*Dataset records*:
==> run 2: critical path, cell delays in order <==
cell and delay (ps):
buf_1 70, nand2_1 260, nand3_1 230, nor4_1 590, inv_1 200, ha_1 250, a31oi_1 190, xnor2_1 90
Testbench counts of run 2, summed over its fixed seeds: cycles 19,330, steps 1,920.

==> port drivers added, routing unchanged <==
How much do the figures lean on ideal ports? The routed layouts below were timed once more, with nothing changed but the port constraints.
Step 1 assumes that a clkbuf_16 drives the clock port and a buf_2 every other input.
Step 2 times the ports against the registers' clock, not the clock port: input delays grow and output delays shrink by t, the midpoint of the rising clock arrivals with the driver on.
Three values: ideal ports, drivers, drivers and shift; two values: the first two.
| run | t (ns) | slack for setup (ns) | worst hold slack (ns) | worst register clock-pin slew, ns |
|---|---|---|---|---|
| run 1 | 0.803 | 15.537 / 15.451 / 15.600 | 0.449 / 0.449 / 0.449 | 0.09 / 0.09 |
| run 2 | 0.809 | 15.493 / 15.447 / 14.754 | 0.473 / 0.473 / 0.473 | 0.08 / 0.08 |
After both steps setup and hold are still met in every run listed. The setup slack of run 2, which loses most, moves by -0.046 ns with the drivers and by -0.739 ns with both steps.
This is an optimization exercise on Yosys and OpenROAD, whose aim is small area and a short achievable clock period, not a production implementation. The RTL was checked by simulation tests, not by an equivalence proof against the original design.

onyx:
Design scr_curve_thr, start of the top module:
module scr_curve_thr (
    input             clk,
    input             rst,
    input             in_valid,
    input      [11:0] g,           
    input      [95:0] curve,       
    input      [55:0] thr,         
    input      [2:0]  nbnd,        
    input             off,         
    output reg        out_valid,
    output reg [11:0] v,
    output reg [2:0]  level
);
Size in the first run: roughly 980 cells after synthesis, roughly 120 flip-flops.
Settings: LEC_CHECK=0, ABC_CLOCK_PERIOD_IN_PS=40000, CAP_MARGIN=20, CORE_MARGIN=2, CORE_UTILIZATION=40, CTS_BUF_LIST=sky130_fd_sc_hd__clkbuf_8, GPL_TIMING_DRIVEN=0, PLACE_DENSITY=0.6, SLEW_MARGIN=20, SYNTH_HIERARCHICAL=1, SYNTH_MINIMUM_KEEP_SIZE=0; clock period 70.0 ns.
standard.sh (not shown) runs the stock make flow with config.mk's settings and CLKGATE_MAP_FILE= SYNTH_SCRIPT=/design/flow/synth_recipe.tcl, a recipe that flattens the netlist after the stock synthesis.
==> flow/flow/run.sh <==
#!/bin/bash
# The standard layout (standard.sh), with each port buffered by a
# sky130_fd_sc_hd__buf_1 instead of the cell buffer_ports picks by default.
# make's full output goes to standard.log; ORFS writes each step's log under
# orfs/logs/.
set -euo pipefail
export BUFFER_PORTS_ARGS="-buffer_cell sky130_fd_sc_hd__buf_1"
bash standard.sh > standard.log 2>&1
onyx completed; timing, DRC and antenna clean
Input-level comparison between garnet and onyx:
Settings: GPL_TIMING_DRIVEN no longer set, was 0.
-- flow/flow/run.sh --
<<< onyx, line 3
# sky130_fd_sc_hd__buf_1 instead of the cell buffer_ports picks by default.
>>> garnet, line 3
# sky130_fd_sc_hd__buf_2 instead of the cell buffer_ports picks by default.
<<< onyx, line 7
export BUFFER_PORTS_ARGS="-buffer_cell sky130_fd_sc_hd__buf_1"
>>> garnet, line 7
export BUFFER_PORTS_ARGS="-buffer_cell sky130_fd_sc_hd__buf_2"
==> comparison <==
garnet finished every stage and its layout cleared the timing, DRC and antenna checks. Comparing onyx with garnet, the clock transition at the registers of the reported paths came out essentially unchanged. | reg2reg setup slack | garnet vs onyx | 0.33 ns higher |. From onyx to garnet, number of standard cells after synthesis did not move at all. Summary of garnet over onyx: clock latency at the later pin of the worst-skew pair now sits higher.
For maple, these inputs were changed with respect to garnet:
Settings: CTS_BUF_LIST no longer set, was sky130_fd_sc_hd__clkbuf_8.
Notes after the runs:
- Routed wire length of maple is on par with garnet.
- Max sequential portion of the cell area across garnet and maple: garnet
Inputs modified between maple and ember:
Settings: an added GPL_TIMING_DRIVEN of 0.
## What came out
More vias were needed by ember than by maple.
Every run in the comparison, ember and maple, completed the flow with a clean layout.
Across both runs, transition at the pin with the smallest max-transition slack was lower for ember than for maple.
ember against maple: overall fraction of global-route tracks in use decreased by 0.28 points relative to the old numbers, area growth from synthesis to final layout increased by 2.1 points relative to the old numbers, initial antenna violation count decreased by 1 relative to the old numbers, length of the first detailed-routing pass in iterations increased by 1 relative to the old numbers.

---

== oak ==
Another version of the RTL of scr_curve_thr (not shown whole).
Size in the first run: ~940 cells after synthesis, roughly 120 flip-flops, ~190 I/O pins, ~0.010 mm^2 of cells after synthesis.
// scr_curve_thr
module scr_curve_thr (
    input             clk,
    input             rst,
    input             in_valid,
    input      [11:0] g,           
    input      [95:0] curve,       
    input      [55:0] thr,         
    input      [2:0]  nbnd,        
    input             off,         
    output reg        out_valid,
    output reg [11:0] v,
    output reg [2:0]  level
);
    wire [11:0] pa, pb, su;
    wire        dec, m0;
    scr_pick u_pick (.g(g), .curve(curve), .pa(pa), .pb(pb), .s(su), .dec(dec), .m0(m0));
    reg        s_valid;
    reg [11:0] s_pa, s_pb, s_s;
    reg        s_dec, s_m0;
    reg [55:0] s_thr;
    reg [2:0]  s_nbnd;
    reg        s_off;
    always @(posedge clk) begin
        if (rst) s_valid <= 1'b0;
        else     s_valid <= in_valid;
        s_pa   <= pa;
        s_pb   <= pb;
        s_s    <= su;
        s_dec  <= dec;
        s_m0   <= m0;
        s_thr  <= thr;
        s_nbnd <= nbnd;
        s_off  <= off;
    end
    reg  [11:0] w;
    integer i;
    always @(*)
        for (i = 0; i < 12; i = i + 1)
            w[i] = s_s[i] ^ (~s_dec & ((s_s & ((12'd1 << i) - 12'd1)) == ((12'd1 << i) - 12'd1)))
                 ^ s_m0;
    wire pp0_0 = ~(w[0] ? s_pb[0] : s_pa[0]);
    wire pp0_1 = ~(w[0] ? s_pb[1] : s_pa[1]);
    wire pp0_2 = ~(w[0] ? s_pb[2] : s_pa[2]);
    wire pp0_3 = ~(w[0] ? s_pb[3] : s_pa[3]);
    wire pp0_4 = ~(w[0] ? s_pb[4] : s_pa[4]);
    wire pp0_5 = ~(w[0] ? s_pb[5] : s_pa[5]);
    wire pp0_6 = ~(w[0] ? s_pb[6] : s_pa[6]);
    wire pp0_7 = ~(w[0] ? s_pb[7] : s_pa[7]);
  ...
Settings: LEC_CHECK=0, ABC_CLOCK_PERIOD_IN_PS=40000, CAP_MARGIN=20, CORE_MARGIN=2, CORE_UTILIZATION=40, CTS_BUF_LIST=sky130_fd_sc_hd__clkbuf_8, GPL_TIMING_DRIVEN=0, PLACE_DENSITY=0.6, SLEW_MARGIN=20, SYNTH_HIERARCHICAL=1, SYNTH_MINIMUM_KEEP_SIZE=0; clock period 70.0 ns.
==> flow/flow/run.sh <==
#!/bin/bash
# The standard layout (standard.sh), with each port buffered by a
# sky130_fd_sc_hd__buf_1 instead of the cell buffer_ports picks by default,
# except the ports g[*], whose buffers become buf_4 after global placement
# (flow/portbuf.tcl); they feed the segment logic.
# make's full output goes to standard.log; ORFS writes each step's log under
# orfs/logs/.
set -euo pipefail
export BUFFER_PORTS_ARGS="-buffer_cell sky130_fd_sc_hd__buf_1"
export POST_GLOBAL_PLACE_TCL="$PWD/flow/portbuf.tcl"
bash standard.sh > standard.log 2>&1
==> flow/flow/portbuf.tcl <==
# Sourced after global placement (POST_GLOBAL_PLACE_TCL): the buffers of the
# gathered-value ports g[*], which feed the segment logic, become buf_4.
set block [ord::get_db_block]
foreach bterm [$block getBTerms] {
  if {![string match {g\[*} [$bterm getName]]} { continue }
  foreach iterm [[$bterm getNet] getITerms] {
    set inst [$iterm getInst]
    set master [[$inst getMaster] getName]
    if {[string match "sky130_fd_sc_hd__buf_*" $master]} {
      puts "port buffer [$inst getName]: $master -> sky130_fd_sc_hd__buf_4"
      replace_cell [get_cells [$inst getName]] sky130_fd_sc_hd__buf_4
    }
  }
}
oak finished every step from synthesis to the final layout, and the layout passed the timing, DRC and antenna checks.
Here is what was changed in the inputs of pine compared with oak.
==> flow/flow/run.sh <==
#!/bin/bash
# The standard layout (standard.sh), with each port buffered by a
# sky130_fd_sc_hd__buf_2 instead of the cell buffer_ports picks by default.
# make's full output goes to standard.log; ORFS writes each step's log under
# orfs/logs/.
set -euo pipefail
export BUFFER_PORTS_ARGS="-buffer_cell sky130_fd_sc_hd__buf_2"
bash standard.sh > standard.log 2>&1
removed: flow/flow/portbuf.tcl
### Flow results
Fraction of layout cells with a size suffix above 1 (pine over oak): increase, 15 points. Every run in the comparison, oak and pine, completed the flow with a clean layout. Status: share of the cycle needed by the critical path after routing parity (pine, oak). Between oak and pine, the first-pass GRT wire length does not differ in any meaningful way. Summary: HPWL reported at the end of detailed placement, pine worse than oak.

## separate check: timing with driven ports
The flow's constraints put no driver on any port. The routed layouts listed below were extracted and timed again, unchanged, in two steps. Step 1 sets driving cells, clkbuf_16 on the clock port and buf_2 on the other inputs (assumed; they add their load-dependent delay and slew). Step 2 also shifts input and output timing later by t, the mid clock arrival at the registers, as if the neighbouring blocks saw the same clock. a / b / c = no drivers / after step 1 / after step 2; a / b = the first two.
run | t, ns | slack for setup (ns) | latest minus earliest clock arrival (ns) | slew at the worst register clock pin (ns) | worst slew at a driven data input, ns
onyx | 0.488 | 53.919 / 53.940 / 53.452 | 0.012 / 0.012 | 0.09 / 0.09 | 0.07
garnet | 0.497 | 53.749 / 53.773 / 53.275 | 0.029 / 0.029 | 0.10 / 0.10 | 0.06
maple | 0.470 | 53.747 / 53.775 / 53.305 | 0.020 / 0.020 | 0.07 / 0.07 | 0.06
ember | 0.474 | 54.073 / 54.090 / 53.616 | 0.010 / 0.011 | 0.06 / 0.06 | 0.07
oak | 0.485 | 54.263 / 54.284 / 53.799 | 0.022 / 0.023 | 0.09 / 0.09 | 0.09
pine | 0.482 | 54.192 / 54.214 / 53.731 | 0.019 / 0.019 | 0.08 / 0.08 | 0.08
After both steps every run listed still meets setup and hold. For garnet, which loses most, drivers alone change the setup slack by +0.024 ns; drivers and shift together by -0.474 ns.
What follows belongs to an exercise in optimizing a design on an open flow for small area, a short achievable clock period and few clock cycles per item; a production flow would make more cautious choices.
Only simulation tests tie the RTL to the original design; equivalence was not proved.

==> exp/cedar <==
// aes_engine
module aes_engine (
    input  wire         clk,
    input  wire         rst,
    input  wire         in_valid,
    output wire         in_ready,
    input  wire         in_aes256,
    input  wire [255:0] in_key,
    input  wire [127:0] in_block,
    output reg          out_valid,
    output wire [127:0] out_block
);
clock: 8.0 ns
lec_check: 0
cap_margin: 20
core_margin: 2
core_utilization: 60
place_density: 0.75
setup_slack_margin: 4.6
slew_margin: 20
synth_hierarchical: 1
standard.sh (not shown) runs the stock make flow with config.mk's settings and CLKGATE_MAP_FILE= SYNTH_SCRIPT=/design/flow/synth_recipe.tcl, a recipe that flattens the netlist after the stock synthesis.
==> flow/flow/run.sh <==
#!/bin/bash
# Standard layout, with the ports buffered by a plain buffer cell and no
# dummy loads added to the clock tree.
set -e
export BUFFER_PORTS_ARGS="-buffer_cell sky130_fd_sc_hd__buf_1"
export CTS_ARGS="-sink_clustering_enable -repair_clock_nets -dont_use_dummy_load"
bash standard.sh > standard.log 2>&1
==> exp/nickel (differences from exp/cedar) <==
==> flow/flow/run.sh (replaced) <==
#!/bin/bash
# Standard layout, with the ports buffered by a plain buffer cell and no
# dummy loads added to the clock tree.
set -e
export BUFFER_PORTS_ARGS="-buffer_cell sky130_fd_sc_hd__buf_2"
export CTS_ARGS="-sink_clustering_enable -repair_clock_nets -dont_use_dummy_load"
bash standard.sh > standard.log 2>&1
SETUP_SLACK_MARGIN = 4.5   (was 4.6)
==> exp/onyx (differences from exp/cedar) <==
==> flow/flow/run.sh (replaced) <==
#!/bin/bash
# Standard layout, with the ports buffered by a plain buffer cell.
set -e
export BUFFER_PORTS_ARGS="-buffer_cell sky130_fd_sc_hd__buf_2"
bash standard.sh > standard.log 2>&1
SETUP_SLACK_MARGIN = 4.4   (was 4.6)
==> notes <==
- Worst hold slack: exp/onyx > exp/nickel > exp/cedar.
- Wire length, lowest first: exp/onyx, exp/nickel, exp/cedar.
- Against exp/onyx, the global-route usage of exp/cedar is higher by 0.83 points.
- In exp/onyx the critical path depth is lower than in exp/nickel, by 1.
- The lowest fmax belongs to exp/onyx, the highest to exp/nickel.
- Sequential share of layout area: exp/nickel is higher than exp/cedar (0.84 points).
- Cell count: exp/cedar > exp/onyx > exp/nickel.
- Of exp/cedar and exp/onyx, exp/cedar has the higher non-clock buffer count (gap 116).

*Exercise requirements*: Each line above that contains the word "nickel" should be returned.

*Exercise response*:
==> exp/nickel (differences from exp/cedar) <==
- Worst hold slack: exp/onyx > exp/nickel > exp/cedar.
- Wire length, lowest first: exp/onyx, exp/nickel, exp/cedar.
- In exp/onyx the critical path depth is lower than in exp/nickel, by 1.
- The lowest fmax belongs to exp/onyx, the highest to exp/nickel.
- Sequential share of layout area: exp/nickel is higher than exp/cedar (0.84 points).
- Cell count: exp/cedar > exp/onyx > exp/nickel.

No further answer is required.